At this point, one could appeal to merely possible seemings: my belief is justified because it would seem to me that Luanda is the capital of Angola if I were to attend to the question. But (a) my belief is justified even if that counterfactual is false, e.g. if for a short time, due to a misconfiguration in my brain, attending to the question would make me unconscious. This suggests it's really the categorical ground of the disposition that does the justificatory work, and that ground isn't a seeming. In any case, (b) it seems odd that an actual belief could somehow be justified by a merely possible seeming.
A better response is to say that if at some point a belief is justified (directly or indirectly) by a seeming and thereafter retained, then the (defeasible) justification is retained as well: no new seemings are needed.
OK. But now consider this scenario (based on a scenario I heard from Luca Moretti).
Looking outside the window, it seems to you that it is raining; you come to have the justified belief that it is raining. Then I draw your attention to the sceptical possibility that you might be halluzinating the rain. You are concerned. "Right", you think, "if I were halluzinating the rain, it could seem just like that! So maybe it's not raining!" Arguably, you're no longer justified to believe that it is raining. If you're epistemically blameless, you therefore drop your belief. In the meantime I've closed the curtains and we start talking about other topics. The sceptical scenario fades out of attention; soon you're no longer bothered by it at all, and it would take some effort for you to bring it back to mind.

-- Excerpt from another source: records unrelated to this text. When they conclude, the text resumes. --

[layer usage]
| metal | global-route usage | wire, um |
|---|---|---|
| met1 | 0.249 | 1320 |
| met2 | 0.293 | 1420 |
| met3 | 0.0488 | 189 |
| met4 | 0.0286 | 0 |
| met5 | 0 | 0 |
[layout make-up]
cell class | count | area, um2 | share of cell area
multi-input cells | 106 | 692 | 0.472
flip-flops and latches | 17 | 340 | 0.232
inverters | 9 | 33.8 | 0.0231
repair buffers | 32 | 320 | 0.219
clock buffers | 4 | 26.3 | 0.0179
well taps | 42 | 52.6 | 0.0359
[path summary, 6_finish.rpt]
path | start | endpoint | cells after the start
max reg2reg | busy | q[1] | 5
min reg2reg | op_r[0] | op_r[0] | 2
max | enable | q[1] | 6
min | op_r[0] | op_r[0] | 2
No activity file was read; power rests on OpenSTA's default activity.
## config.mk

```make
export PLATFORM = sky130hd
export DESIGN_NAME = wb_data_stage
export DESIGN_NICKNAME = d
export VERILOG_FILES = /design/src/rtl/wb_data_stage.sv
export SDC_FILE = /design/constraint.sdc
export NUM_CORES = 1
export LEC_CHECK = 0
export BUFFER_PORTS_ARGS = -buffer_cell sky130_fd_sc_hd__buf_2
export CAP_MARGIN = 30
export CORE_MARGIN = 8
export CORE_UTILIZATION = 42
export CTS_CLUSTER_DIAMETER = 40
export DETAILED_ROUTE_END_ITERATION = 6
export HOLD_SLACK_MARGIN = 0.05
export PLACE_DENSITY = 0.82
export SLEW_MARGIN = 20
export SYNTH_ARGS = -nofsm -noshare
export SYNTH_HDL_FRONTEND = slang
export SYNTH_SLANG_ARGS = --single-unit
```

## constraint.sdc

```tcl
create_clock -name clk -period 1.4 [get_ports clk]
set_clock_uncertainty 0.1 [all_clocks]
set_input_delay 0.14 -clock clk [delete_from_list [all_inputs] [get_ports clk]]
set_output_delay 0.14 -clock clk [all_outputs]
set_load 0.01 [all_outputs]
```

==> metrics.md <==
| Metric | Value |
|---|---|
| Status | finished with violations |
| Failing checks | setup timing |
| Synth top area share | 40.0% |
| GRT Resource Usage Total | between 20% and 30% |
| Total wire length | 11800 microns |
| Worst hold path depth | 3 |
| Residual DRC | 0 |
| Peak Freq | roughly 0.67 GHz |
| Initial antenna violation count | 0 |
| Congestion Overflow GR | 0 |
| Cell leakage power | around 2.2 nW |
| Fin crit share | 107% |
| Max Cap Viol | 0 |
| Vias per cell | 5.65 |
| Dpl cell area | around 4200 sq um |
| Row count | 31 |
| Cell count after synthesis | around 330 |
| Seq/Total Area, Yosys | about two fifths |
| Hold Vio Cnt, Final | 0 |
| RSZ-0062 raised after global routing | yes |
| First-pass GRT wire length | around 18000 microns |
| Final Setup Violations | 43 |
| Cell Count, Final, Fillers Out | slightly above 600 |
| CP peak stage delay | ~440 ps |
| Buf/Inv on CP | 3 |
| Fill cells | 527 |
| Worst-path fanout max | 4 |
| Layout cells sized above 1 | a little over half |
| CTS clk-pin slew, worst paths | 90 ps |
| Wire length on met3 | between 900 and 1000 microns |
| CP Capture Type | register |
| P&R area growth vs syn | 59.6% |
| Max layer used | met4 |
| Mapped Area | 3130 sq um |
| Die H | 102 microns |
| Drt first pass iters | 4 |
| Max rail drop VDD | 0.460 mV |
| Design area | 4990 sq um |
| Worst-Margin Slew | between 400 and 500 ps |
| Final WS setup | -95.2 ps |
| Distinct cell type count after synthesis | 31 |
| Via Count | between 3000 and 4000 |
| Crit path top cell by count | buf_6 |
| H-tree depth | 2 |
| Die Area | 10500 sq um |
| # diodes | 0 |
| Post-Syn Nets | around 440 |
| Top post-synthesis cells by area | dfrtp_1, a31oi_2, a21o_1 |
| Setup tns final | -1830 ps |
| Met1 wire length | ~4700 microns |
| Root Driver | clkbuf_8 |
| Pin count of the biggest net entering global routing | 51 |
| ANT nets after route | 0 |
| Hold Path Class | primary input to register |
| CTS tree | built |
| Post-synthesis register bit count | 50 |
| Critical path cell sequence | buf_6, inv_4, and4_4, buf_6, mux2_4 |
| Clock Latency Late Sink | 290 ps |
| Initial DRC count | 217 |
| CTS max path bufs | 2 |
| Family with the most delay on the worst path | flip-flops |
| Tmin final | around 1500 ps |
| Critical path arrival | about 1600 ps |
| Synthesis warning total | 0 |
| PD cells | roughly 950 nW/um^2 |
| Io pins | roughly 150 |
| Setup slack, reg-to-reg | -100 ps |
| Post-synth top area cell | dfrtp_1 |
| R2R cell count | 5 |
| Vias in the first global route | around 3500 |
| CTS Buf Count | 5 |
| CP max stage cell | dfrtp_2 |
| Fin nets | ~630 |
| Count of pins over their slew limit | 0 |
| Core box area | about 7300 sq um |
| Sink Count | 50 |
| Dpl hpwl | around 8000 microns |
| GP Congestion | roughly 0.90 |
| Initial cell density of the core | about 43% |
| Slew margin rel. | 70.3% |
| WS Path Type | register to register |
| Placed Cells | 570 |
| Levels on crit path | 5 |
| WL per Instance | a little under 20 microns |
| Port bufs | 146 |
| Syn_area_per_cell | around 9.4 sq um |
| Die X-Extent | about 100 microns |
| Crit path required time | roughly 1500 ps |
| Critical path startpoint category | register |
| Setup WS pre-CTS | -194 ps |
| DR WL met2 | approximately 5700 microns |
### src/rtl/jk_seq_counter_pkg.sv
// rtl/jk_seq_counter_pkg.sv - shared constants and JK excitation helper for jk_seq_counter
package jk_seq_counter_pkg;

  localparam int DEFAULT_WIDTH   = 4;
  localparam int DEFAULT_MODULUS = 10;

  localparam logic [7:0] WRAP_CNT_MAX = 8'd255;

  // Excitation pairs are packed as {j, k}.
  localparam logic [1:0] JK_HOLD  = 2'b00;
  localparam logic [1:0] JK_SET   = 2'b10;
  localparam logic [1:0] JK_RESET = 2'b01;

  function automatic logic [1:0] jk_excite(input logic cur, input logic nxt);
    if (cur == nxt) begin
      return JK_HOLD;
    end else if (nxt) begin
      return JK_SET;
    end else begin
      return JK_RESET;
    end
  endfunction

endpackage

### src/rtl/jk_seq_counter_cell.sv
// rtl/jk_seq_counter_cell.sv - single JK flip-flop (hold/set/reset/toggle)
module jk_cell
  import jk_seq_counter_pkg::*;
(
  input  logic clk,
  input  logic j,
  input  logic k,
  output logic q
);

  // No reset pin: the cell is cleared by driving K from the counter.
  always_ff @(posedge clk) begin
    case ({j, k})
      JK_HOLD:  q <= q;
      JK_SET:   q <= 1'b1;
      JK_RESET: q <= 1'b0;
      default:  q <= ~q;
    endcase
  end

endmodule
==> src/rtl/mem_arbiter.sv <==
// Shares one memory port between two cache clients:
// round-robin grant, optional write-back lock, watchdog.
module mem_arbiter
  import mem_arb_pkg::*;
#(
  parameter int ADDR_W  = ADDR_W_D,
  parameter int DATA_W  = DATA_W_D,
  parameter int LOCK_WB = 1,
  parameter int TIMEOUT = 64
) (
  input  logic              clk,
  input  logic              rst,
  input  logic              c0_req,
  input  logic              c0_rw,
  input  logic [ADDR_W-1:0] c0_addr,
  input  logic [DATA_W-1:0] c0_wdata,
  output logic [DATA_W-1:0] c0_rdata,
  output logic              c0_ready,
  input  logic              c1_req,
  input  logic              c1_rw,
  input  logic [ADDR_W-1:0] c1_addr,
  input  logic [DATA_W-1:0] c1_wdata,
  output logic [DATA_W-1:0] c1_rdata,
  output logic              c1_ready,
  output logic              mem_req,
  output logic              mem_rw,
  output logic [ADDR_W-1:0] mem_addr,
  output logic [DATA_W-1:0] mem_data_in,
  input  logic [DATA_W-1:0] mem_data_out,
  input  logic              mem_ready,
  output logic [1:0]        grant,
  output logic              timeout_err
);

  localparam int WD_W = (TIMEOUT > 1) ? $clog2(TIMEOUT) : 1;
  localparam logic [WD_W-1:0] WD_LAST =
    WD_W'((TIMEOUT == 0) ? 0 : TIMEOUT - 1);

  arb_st_e r_state;
  arb_st_e w_nxt;

  logic              w_any;
  logic              w_win;
  logic              w_start;
  logic              w_done;
  logic              w_to;
  logic              w_expire;
  logic [DATA_W-1:0] w_rd;

  logic              r_owner;
  logic              r_rr_last;
  logic              r_lww;
  logic [WD_W-1:0]   r_wd;
  logic              r_mem_req;
  logic              r_mem_rw;
  logic [ADDR_W-1:0] r_mem_addr;
  logic [DATA_W-1:0] r_mem_wdata;
  logic [1:0]        r_gnt;
  logic              r_terr;
  logic              r_c0_ready;
  logic              r_c1_ready;
  logic [DATA_W-1:0] r_c0_rdata;
  logic [DATA_W-1:0] r_c1_rdata;

  arb_rr_pick u_pick (
    .req            ({c1_req, c0_req}),
    .rr_last        (r_rr_last),
    .lock_en        (LOCK_WB != 0),
    .last_was_write (r_lww),
    .any            (w_any),
    .win            (w_win)
  );

  assign w_expire = (TIMEOUT != 0) && (r_wd == WD_LAST);

  always_ff @(posedge clk or posedge rst) begin
    if (rst) r_state <= ST_IDLE;
    else     r_state <= w_nxt;
  end

  always_comb begin
    w_nxt   = r_state;
    w_start = 1'b0;
    w_done  = 1'b0;
    w_to    = 1'b0;
    unique case (r_state)
      ST_IDLE: begin
        if (w_any) begin
          w_nxt   = ST_BUSY;
          w_start = 1'b1;
        end
      end
      ST_BUSY: begin
        if (mem_ready) begin
          w_nxt  = ST_GAP;
          w_done = 1'b1;
        end else if (w_expire) begin
          w_nxt  = ST_GAP;
          w_done = 1'b1;
          w_to   = 1'b1;
        end
      end
      ST_GAP:  w_nxt = ST_IDLE;
      default: w_nxt = ST_IDLE;
    endcase
  end

  // writes echo the latched data back to the client
  assign w_rd = w_to     ? '0 :
                r_mem_rw ? r_mem_wdata : mem_data_out;

  always_ff @(posedge clk or posedge rst) begin
    if (rst) begin
      r_owner     <= CLI0;
      r_rr_last   <= CLI1;
      r_lww       <= 1'b0;
      r_wd        <= '0;
      r_mem_req   <= 1'b0;
      r_mem_rw    <= 1'b0;
      r_mem_addr  <= '0;
      r_mem_wdata <= '0;
      r_gnt       <= 2'b00;
      r_terr      <= 1'b0;
      r_c0_ready  <= 1'b0;
      r_c1_ready  <= 1'b0;
      r_c0_rdata  <= '0;
      r_c1_rdata  <= '0;
    end else begin
      r_c0_ready <= 1'b0;
      r_c1_ready <= 1'b0;
      if (w_start) begin
        r_owner     <= w_win;
        r_mem_req   <= 1'b1;
        r_gnt       <= cli_onehot(w_win);
        r_mem_rw    <= w_win ? c1_rw    : c0_rw;
        r_mem_addr  <= w_win ? c1_addr  : c0_addr;
        r_mem_wdata <= w_win ? c1_wdata : c0_wdata;
        r_wd        <= '0;
      end
      if (r_state == ST_BUSY && TIMEOUT != 0)
        r_wd <= r_wd + WD_W'(1);
      if (w_done) begin
        r_mem_req <= 1'b0;
        r_gnt     <= 2'b00;
        r_rr_last <= r_owner;
        r_lww     <= r_mem_rw;
        if (w_to) r_terr <= 1'b1;
        if (r_owner) begin
          r_c1_ready <= 1'b1;
          r_c1_rdata <= w_rd;
        end else begin
          r_c0_ready <= 1'b1;
          r_c0_rdata <= w_rd;
        end
      end
    end
  end

  assign mem_req     = r_mem_req;
  assign mem_rw      = r_mem_rw;
  assign mem_addr    = r_mem_addr;
  assign mem_data_in = r_mem_wdata;
  assign grant       = r_gnt;
  assign timeout_err = r_terr;
  assign c0_ready    = r_c0_ready;
  assign c1_ready    = r_c1_ready;
  assign c0_rdata    = r_c0_rdata;
  assign c1_rdata    = r_c1_rdata;

endmodule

At that point, would you be justified to believe that it is raining? Arguably yes. The destructive effect of sceptical thoughts on justification seems to be temporary.
So it would be OK for you to believe once again that it is raining. But where could that belief come from? Not from any relevant seeming, because it no longer seems to you that it is raining. (There's no relevant perceptual seeming, and since you're not attending to the question there's also no mnemonic seeming.) Nor could the belief be inferred from things you already believed before you had it. The belief would apparently come out of nowhere, as a kind of neurological fluke. But such a belief could hardly be justified.
Something else must survive the sceptical episode.